3 Marines killed in battle in Iraq

(AP)
Updated: 2006-12-30 09:12

BAGHDAD, Iraq - Three more Marines were killed in battle in Iraq, the US military said Friday, making December the deadliest month this year for American troops in war-wracked nation with the toll reaching 106.


A US Army soldier from the 2nd Infantry Battalion, 17th Field Artillery Regiment looks on before the start of a mission to monitor a mosque during Friday prayers in Baghdad, Iraq, Friday, Dec. 29, 2006. [AP]
The Marines, all assigned to Regimental Combat Team 5, died Thursday of wounds from fighting in western Anbar province, the US military said. Their deaths pushed the toll past the 105 US service members killed in October.

At least 2,993 members of the US military have been killed since the Iraq war began in March 2003, according to an AP count.

In violence Friday, a suicide bomber killed at least nine people near a Shiite mosque in Baghdad, and 32 tortured bodies were found across the country as Iraqis braced for Saddam Hussein's execution.

American troops killed six people and destroyed a weapons cache in separate raids in Baghdad and northwest of the Iraqi capital, the US military said. One of the raids targeted two buildings in the village of Thar Thar, where US troops found 16 pounds of homemade explosives, two large bombs, a rocket-propelled grenade, suicide vests and multiple batteries, the military said.

Iraqi forces backed by US troops entered a mosque southeast of Baghdad, capturing 13 suspects and confiscating weapons, the US military also said.

A suicide bomber wearing an explosives belt detonated himself near a Shiite mosque in Khalis, 50 miles north of Baghdad, killing nine people and wounding about a dozen, police said.

Twenty-two bodies showing signs of torture were found dumped on the streets of the Iraqi capital Friday, and 10 more were found in Baqouba northeast of Baghdad, police and morgue officials said.

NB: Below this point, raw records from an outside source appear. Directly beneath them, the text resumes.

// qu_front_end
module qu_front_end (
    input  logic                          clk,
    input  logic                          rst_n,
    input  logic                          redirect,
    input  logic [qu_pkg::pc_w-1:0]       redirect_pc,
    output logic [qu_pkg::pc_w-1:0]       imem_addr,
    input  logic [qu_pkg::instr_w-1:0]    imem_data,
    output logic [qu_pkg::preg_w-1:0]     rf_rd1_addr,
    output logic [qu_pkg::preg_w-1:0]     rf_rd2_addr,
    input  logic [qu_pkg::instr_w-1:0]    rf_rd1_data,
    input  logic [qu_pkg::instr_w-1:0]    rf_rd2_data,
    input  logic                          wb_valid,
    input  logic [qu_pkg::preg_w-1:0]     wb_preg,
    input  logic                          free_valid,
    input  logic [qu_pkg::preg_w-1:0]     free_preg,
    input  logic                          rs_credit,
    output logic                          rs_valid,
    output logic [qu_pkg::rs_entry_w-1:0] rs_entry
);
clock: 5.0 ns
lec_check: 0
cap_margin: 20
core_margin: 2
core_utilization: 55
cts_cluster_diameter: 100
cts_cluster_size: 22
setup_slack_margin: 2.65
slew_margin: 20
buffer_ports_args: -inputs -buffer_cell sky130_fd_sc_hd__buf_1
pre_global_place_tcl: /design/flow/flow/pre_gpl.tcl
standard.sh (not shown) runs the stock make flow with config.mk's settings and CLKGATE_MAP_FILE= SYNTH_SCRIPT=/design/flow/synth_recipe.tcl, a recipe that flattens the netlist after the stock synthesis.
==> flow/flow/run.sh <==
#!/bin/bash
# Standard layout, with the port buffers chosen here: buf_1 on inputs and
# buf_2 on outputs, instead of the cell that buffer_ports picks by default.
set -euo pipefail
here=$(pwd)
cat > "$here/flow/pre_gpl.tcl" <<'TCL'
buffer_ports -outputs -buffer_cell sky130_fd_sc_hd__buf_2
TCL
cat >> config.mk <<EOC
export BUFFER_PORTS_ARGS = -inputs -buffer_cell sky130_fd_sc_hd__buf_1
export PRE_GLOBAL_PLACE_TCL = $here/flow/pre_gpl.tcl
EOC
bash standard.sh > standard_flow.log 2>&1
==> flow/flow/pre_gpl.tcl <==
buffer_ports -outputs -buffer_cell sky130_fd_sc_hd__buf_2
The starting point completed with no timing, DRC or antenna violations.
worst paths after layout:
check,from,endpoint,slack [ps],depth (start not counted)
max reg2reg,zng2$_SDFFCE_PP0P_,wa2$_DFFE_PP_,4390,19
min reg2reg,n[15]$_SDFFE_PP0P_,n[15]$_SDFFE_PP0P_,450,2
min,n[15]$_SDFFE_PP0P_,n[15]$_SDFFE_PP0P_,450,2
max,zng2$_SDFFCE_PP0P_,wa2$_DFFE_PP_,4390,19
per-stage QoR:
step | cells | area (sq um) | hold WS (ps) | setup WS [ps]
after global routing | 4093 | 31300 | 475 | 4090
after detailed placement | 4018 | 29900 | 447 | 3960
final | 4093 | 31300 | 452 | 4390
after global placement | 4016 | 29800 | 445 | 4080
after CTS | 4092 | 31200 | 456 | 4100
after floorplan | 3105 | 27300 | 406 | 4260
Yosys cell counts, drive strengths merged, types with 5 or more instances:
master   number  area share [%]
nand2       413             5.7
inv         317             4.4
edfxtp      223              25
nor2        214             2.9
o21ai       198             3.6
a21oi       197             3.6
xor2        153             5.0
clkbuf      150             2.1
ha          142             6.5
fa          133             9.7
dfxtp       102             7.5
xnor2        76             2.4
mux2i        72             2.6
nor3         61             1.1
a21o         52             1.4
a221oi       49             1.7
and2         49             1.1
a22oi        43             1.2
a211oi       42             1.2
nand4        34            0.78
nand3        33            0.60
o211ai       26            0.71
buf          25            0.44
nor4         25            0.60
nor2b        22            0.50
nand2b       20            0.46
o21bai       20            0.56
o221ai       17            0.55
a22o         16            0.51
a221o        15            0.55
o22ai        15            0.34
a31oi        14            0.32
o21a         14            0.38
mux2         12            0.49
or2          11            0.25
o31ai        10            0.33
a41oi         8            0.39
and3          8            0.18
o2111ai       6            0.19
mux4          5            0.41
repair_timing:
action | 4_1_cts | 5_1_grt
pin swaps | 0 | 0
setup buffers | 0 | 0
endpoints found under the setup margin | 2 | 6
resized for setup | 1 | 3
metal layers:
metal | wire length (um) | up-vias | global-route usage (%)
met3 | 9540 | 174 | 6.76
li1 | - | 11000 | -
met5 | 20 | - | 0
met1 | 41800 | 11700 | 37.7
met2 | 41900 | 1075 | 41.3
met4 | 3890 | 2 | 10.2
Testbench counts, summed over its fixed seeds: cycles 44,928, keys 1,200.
Background: an optimization exercise with open tools, aiming at small area. Do not read the settings as production practice.
The RTL was checked by simulation tests, not by an equivalence proof against the original design.
Power and IR drop assume default switching activity.

## P
Design mem_write_buffer, start of the top module:
module mem_write_buffer #(
  parameter int DEPTH       = 4,
  parameter int ADDR_WIDTH  = 32,
  parameter int BLOCK_BITS  = 128,
  parameter int OFFSET_BITS = 4
) (
  input  logic                    clk,
  input  logic                    rst,
  input  logic                    mem_req,
  input  logic                    mem_rw,
  input  logic [ADDR_WIDTH-1:0]   mem_addr,
  input  logic [BLOCK_BITS-1:0]   mem_wdata,
  output logic                    mem_ready,
  output logic                    mem_resp,
  output logic [BLOCK_BITS-1:0]   mem_rdata,
  output logic                    mm_req,
  output logic                    mm_rw,
  output logic [ADDR_WIDTH-1:0]   mm_addr,
  output logic [BLOCK_BITS-1:0]   mm_wdata,
  input  logic                    mm_ready,
  input  logic                    mm_resp,
  input  logic [BLOCK_BITS-1:0]   mm_rdata,
  output logic [$clog2(DEPTH):0]  wb_count
);
For scale: about 1,700 cells after synthesis, roughly 590 I/O pins, roughly 27,000 um2 of cells after synthesis.
==> module mem_write_buffer, before the edit <==
module mem_write_buffer #(
  parameter int DEPTH       = 4,
  parameter int ADDR_WIDTH  = 32,
  parameter int BLOCK_BITS  = 128,
  parameter int OFFSET_BITS = 4
) (
  input  logic                    clk,
  input  logic                    rst,
  input  logic                    mem_req,
  input  logic                    mem_rw,
  input  logic [ADDR_WIDTH-1:0]   mem_addr,
  input  logic [BLOCK_BITS-1:0]   mem_wdata,
  output logic                    mem_ready,
  output logic                    mem_resp,
  output logic [BLOCK_BITS-1:0]   mem_rdata,
  output logic                    mm_req,
  output logic                    mm_rw,
  output logic [ADDR_WIDTH-1:0]   mm_addr,
  output logic [BLOCK_BITS-1:0]   mm_wdata,
  input  logic                    mm_ready,
  input  logic                    mm_resp,
  input  logic [BLOCK_BITS-1:0]   mm_rdata,
  output logic [$clog2(DEPTH):0]  wb_count
);
  localparam int PW = $clog2(DEPTH);
  localparam int CW = PW + 1;
  logic [ADDR_WIDTH-1:0] ent_addr [DEPTH];
  logic [BLOCK_BITS-1:0] ent_data [DEPTH];
  logic [PW-1:0] head;
  logic [CW-1:0] count;
  logic          rd_pend;
  logic          waiting;      
  logic [DEPTH-1:0] rsel;      
  logic [PW-1:0]    tail;
  logic [DEPTH-1:0] head_oh, tail_oh, msel;
  logic [DEPTH-1:0] co_vec;
  logic             head_match, co, hit;
  logic             idle, accept, acc_wr, acc_rd, rd_miss, push, pop, rd_done;
  logic [BLOCK_BITS-1:0] wsrc;
  assign tail      = head + count[PW-1:0];
  assign wb_count  = count;
  assign mem_ready = !count[PW] && !rd_pend && !mem_resp;
  assign accept  = mem_req && mem_ready;
  assign acc_wr  = accept && mem_rw;
  assign acc_rd  = accept && !mem_rw;
  assign rd_miss = acc_rd && !hit;
  assign push    = acc_wr && !co;
  assign pop     = waiting && mm_rw && mm_resp;
  assign rd_done = waiting && !mm_rw && mm_resp;
  assign idle    = !mm_req && !waiting;
  always_comb begin
    head_match = 1'b0;
    for (int i = 0; i < DEPTH; i++) begin
      logic [PW-1:0] rel;
      logic          eq;
      rel        = PW'(i) - head;
      eq         = ent_addr[i][ADDR_WIDTH-1:OFFSET_BITS] == mem_addr[ADDR_WIDTH-1:OFFSET_BITS];
      head_oh[i] = (rel == '0);
      tail_oh[i] = (PW'(i) == tail);
      co_vec[i]  = eq && (rel != '0) && (CW'(rel) < count);
      if (rel == '0 && count != '0 && eq) head_match = 1'b1;
    end
    co  = |co_vec;
    hit = co || head_match;
    msel = mm_rw ? head_oh : tail_oh;
  end
  assign wsrc = rd_pend ? mm_rdata : mem_wdata;
  always_ff @(posedge clk) begin
    for (int i = 0; i < DEPTH; i++) begin
      if (tail_oh[i] && !count[PW] && !rd_pend)
        ent_addr[i] <= mem_addr;
      if ((tail_oh[i] && !count[PW] && !mem_resp) || (co_vec[i] && acc_wr))
        ent_data[i] <= ~wsrc;    
    end
    if (mem_ready)
      rsel <= co ? co_vec : (head_match ? head_oh : tail_oh);
    if (idle)
      mm_rw <= !(rd_pend || rd_miss);
  end
  always_comb begin
    mem_rdata = '0;
    mm_wdata  = '0;
    mm_addr   = '0;
    for (int i = 0; i < DEPTH; i++) begin
      mem_rdata = mem_rdata | (~ent_data[i] & {BLOCK_BITS{rsel[i]}});
      mm_wdata  = mm_wdata  | (~ent_data[i] & {BLOCK_BITS{head_oh[i]}});
      mm_addr   = mm_addr   | (ent_addr[i] & {ADDR_WIDTH{msel[i]}});
    end
  end
  always_ff @(posedge clk or negedge rst) begin
    if (!rst) begin
      head     <= '0;
      count    <= '0;
      rd_pend  <= 1'b0;
      waiting  <= 1'b0;
      mm_req   <= 1'b0;
      mem_resp <= 1'b0;
    end else begin
      mem_resp <= acc_wr || (acc_rd && hit) || rd_done;
      if (rd_miss)
        rd_pend <= 1'b1;
      else if (rd_done)
        rd_pend <= 1'b0;
      if (pop)
        head <= head + 1'b1;
      if (push && !pop)
        count <= count + 1'b1;
      else if (pop && !push)
        count <= count - 1'b1;
      if (idle) begin
        if (rd_pend || rd_miss || count != '0)
          mm_req <= 1'b1;
      end else if (mm_req) begin
        if (mm_ready) begin
          mm_req  <= 1'b0;
          waiting <= 1'b1;
        end
      end else if (mm_resp) begin
        waiting <= 1'b0;
      end
    end
  end
endmodule
Settings: LEC_CHECK=0, CAP_MARGIN=0, CORE_MARGIN=2, CORE_UTILIZATION=60, SLEW_MARGIN=0; clock period 6.0 ns.
standard.sh (not shown) runs the stock make flow with config.mk's settings and CLKGATE_MAP_FILE= SYNTH_SCRIPT=/design/flow/synth_recipe.tcl, a recipe that flattens the netlist after the stock synthesis.
==> flow/flow/run.sh <==
#!/bin/bash
# Standard ORFS layout, except:
#  - synthesis maps with an area-oriented ABC script (flow/my_synth.tcl is
#    synth_recipe.tcl with only the ABC script swapped);
#  - the port buffers are the smallest buffer (buf_1) instead of the one
#    buffer_ports picks by default; repair_design still resizes any that need it;
#  - clock tree: larger sink clusters on one buffer type and no dummy loads.
set -euo pipefail
HERE=$(pwd)
export MY_ABC_SCRIPT="$HERE/flow/abc_area_map.script"
export BUFFER_PORTS_ARGS="-buffer_cell sky130_fd_sc_hd__buf_1"
export CTS_ARGS="-sink_clustering_enable -repair_clock_nets -dont_use_dummy_load -buf_list sky130_fd_sc_hd__clkbuf_16 -sink_clustering_size 30 -sink_clustering_max_diameter 60"
bash standard.sh SYNTH_SCRIPT="$HERE/flow/my_synth.tcl" finish > flow_make.log 2>&1
==> flow/flow/abc_area_map.script <==
strash
dch -f
amap -m
topo
==> flow/flow/my_synth.tcl <==
# synth_recipe.tcl (the standard synthesis) with one change: the final technology
# mapping uses the area-oriented ABC script in abc_area_map.script (named by
# MY_ABC_SCRIPT) instead of ORFS's delay-oriented abc_speed.script. Registers,
# flattening and renaming are exactly as in the standard synthesis.
proc synth {args} { yosys synth -nofsm -noshare {*}$args }
proc abc {args} {
  set i [lsearch -exact $args -script]
  if { $i >= 0 } { set args [lreplace $args [expr {$i+1}] [expr {$i+1}] $::env(MY_ABC_SCRIPT)] }
  puts "MY_ABC: using [lindex $args [expr {$i+1}]]"
  yosys abc {*}$args
}
source $::env(SCRIPTS_DIR)/synth.tcl
# left out here: clear keep_hierarchy, flatten, clean up, hide names made inside functions, write 1_2_yosys.v
Relative to P, the following input files were edited for Q:
--- a/flow/design.v
+++ b/flow/design.v
@@ -68,11 +68,11 @@
   always_ff @(posedge clk) begin
     for (int i = 0; i < DEPTH; i++) begin
       if (tail_oh[i] && !count[PW] && !rd_pend)
         ent_addr[i] <= mem_addr;
       if ((tail_oh[i] && !count[PW] && !mem_resp) || (co_vec[i] && acc_wr))
-        ent_data[i] <= ~wsrc;    
+        ent_data[i] <= wsrc;
     end
     if (mem_ready)
       rsel <= co ? co_vec : (head_match ? head_oh : tail_oh);
     if (idle)
       mm_rw <= !(rd_pend || rd_miss);
@@ -80,12 +80,12 @@
   always_comb begin
     mem_rdata = '0;
     mm_wdata  = '0;
     mm_addr   = '0;
     for (int i = 0; i < DEPTH; i++) begin
-      mem_rdata = mem_rdata | (~ent_data[i] & {BLOCK_BITS{rsel[i]}});
-      mm_wdata  = mm_wdata  | (~ent_data[i] & {BLOCK_BITS{head_oh[i]}});
+      mem_rdata = mem_rdata | (ent_data[i] & {BLOCK_BITS{rsel[i]}});
+      mm_wdata  = mm_wdata  | (ent_data[i] & {BLOCK_BITS{head_oh[i]}});
       mm_addr   = mm_addr   | (ent_addr[i] & {ADDR_WIDTH{msel[i]}});
     end
   end
   always_ff @(posedge clk or negedge rst) begin
     if (!rst) begin
## What came out
Q: flow completed, timing, DRC and antenna clean. Delta (Q minus P): number of clock buffers inserted by TritonCTS now sits lower, setup slack now sits higher, die width now sits at about the same level, initial standard-cell utilization of the core now sits higher. Diff P -> Q | cell-internal power | decrease of about 2.4%. Lower routed length on met1 was reported by Q, not P. Non-clock buffer contribution to total cell area delta (P -> Q): insignificant. Compared with P, the detailed router inserted more vias in Q. Between P and Q, the combinational gate power figures differ only marginally.

port drivers added, routing unchanged:
The results above use ideal ports. As a check the final layouts listed here were re-extracted and re-timed, cells and wires unchanged. Step 1 assumes that a clkbuf_16 drives the clock port and a buf_2 every other input. Step 2 times the ports against the registers' clock, not the clock port: input delays grow and output delays shrink by t, the midpoint of the rising clock arrivals with the driver on. Three values: ideal, step 1, step 2; two values: the first two.
| run | t (ns) | setup WS [ns] | hold slack, ns |
|---|---|---|---|
| P | 0.627 | 0.811 / 0.750 / 1.228 | 0.555 / 0.587 / 0.587 |
| Q | 0.637 | 0.847 / 0.783 / 1.036 | 0.570 / 0.570 / 0.570 |
After both steps setup and hold are still met in every run listed.
From an optimization exercise on the open Yosys and OpenROAD flow, aimed at small area, a short achievable clock period and few clock cycles per item; shortcuts taken in it are not production practice.
Where RTL was checked, it was by simulation tests only, not by an equivalence proof against the original.
Power figures rest on the tool's default switching activity, not on a simulated workload.

// ela_stream_deinterlacer
module ela_stream_deinterlacer #(
  parameter int unsigned IMG_W  = 128,
  parameter int unsigned IMG_H  = 64,
  parameter int unsigned PIX_W  = 8,
  parameter int unsigned ADDR_W = 13
) (
  input  logic              clk,
  input  logic              rst,
  input  logic              ready,
  input  logic [1:0]        mode,
  input  logic [PIX_W-1:0]  in_data,
  output logic              req,
  output logic              wen,
  output logic [ADDR_W-1:0] addr,
  output logic [PIX_W-1:0]  data_wr,
  output logic              busy,
  output logic              done
);
export LEC_CHECK = 0
export CAP_MARGIN = 20
export CORE_MARGIN = 2
export CORE_UTILIZATION = 70
export CTS_BUF_LIST = sky130_fd_sc_hd__clkbuf_16
export CTS_CLUSTER_DIAMETER = 55
export CTS_CLUSTER_SIZE = 26
export SLEW_MARGIN = 20
create_clock -name core_clock -period 12.0 [get_ports {clk}]
standard.sh (not shown) runs the stock make flow with config.mk's settings and CLKGATE_MAP_FILE= SYNTH_SCRIPT=/design/flow/synth_recipe.tcl, a recipe that flattens the netlist after the stock synthesis.
==> flow/flow/run.sh <==
#!/bin/bash
set -euo pipefail
MARGIN=$(cat flow/margin.txt 2>/dev/null || echo 8)
bash standard.sh SETUP_SLACK_MARGIN="$MARGIN" \
  "BUFFER_PORTS_ARGS=-buffer_cell sky130_fd_sc_hd__buf_2" finish > flow_make.log 2>&1
==> flow/flow/margin.txt <==
8.6
Edit:
==> flow/flow/margin.txt (replaced) <==
8.2
--- a/flow/config.mk
+++ b/flow/config.mk
@@ -12,2 +12,2 @@
-export CTS_CLUSTER_DIAMETER = 55
-export CTS_CLUSTER_SIZE = 26
+export CTS_CLUSTER_DIAMETER = 50
+export CTS_CLUSTER_SIZE = 20
What happened:
- design area came out lower by 0.32%
- final cell count barely changes
- wire length stays flat
- core utilization came out lower by 0.25 points
- critical path depth is unchanged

The violence was not heavier than usual in Iraq on Friday, three days after an Iraqi appeals court upheld Saddam's death sentence for the 1982 killings of 148 Shiites. The court said the former president should be hanged within 30 days, but his execution appeared likely to take place this weekend, American and Iraqi officials said.

Those officials have also expressed concern about the potential for a spike in bloodshed following Saddam's death.

Already, December was shaping up to be one of the worst months for Iraqi civilian deaths since The Associated Press began keeping track in May 2005.

Through Thursday, at least 2,139 Iraqis have been killed in war-related or sectarian violence, an average rate of about 76 people a day, according to an AP count. That compares to at least 2,184 killed in November at an average of about 70 a day, the worst month for Iraqi civilians deaths since May 2005. In October, AP counted at least 1,216 civilians killed.

The AP count includes civilians, government officials and police and security. forces, and is considered a minimum based on AP reporting. The actual number is likely higher, as many killings go unreported.

In more violence Friday, gunmen killed two oil company employees in Mosul, 225 miles northwest of Baghdad, police said. A civilian was shot dead near his home in another attack in the same area.

Two more civilians and a policeman died in separate attacks in Musayyib, about 40 miles south of Baghdad, police said.

A round of mortar shells slammed into al-Maidan square in central Baghdad, wounding 10 people and damaging shops and buildings in the area, a police officer at Rissafa police station said on condition of anonymity out of security concerns.

A roadside bomb wounded three civilians in Balad Ruz, 45 miles northeast of Baghdad, police said.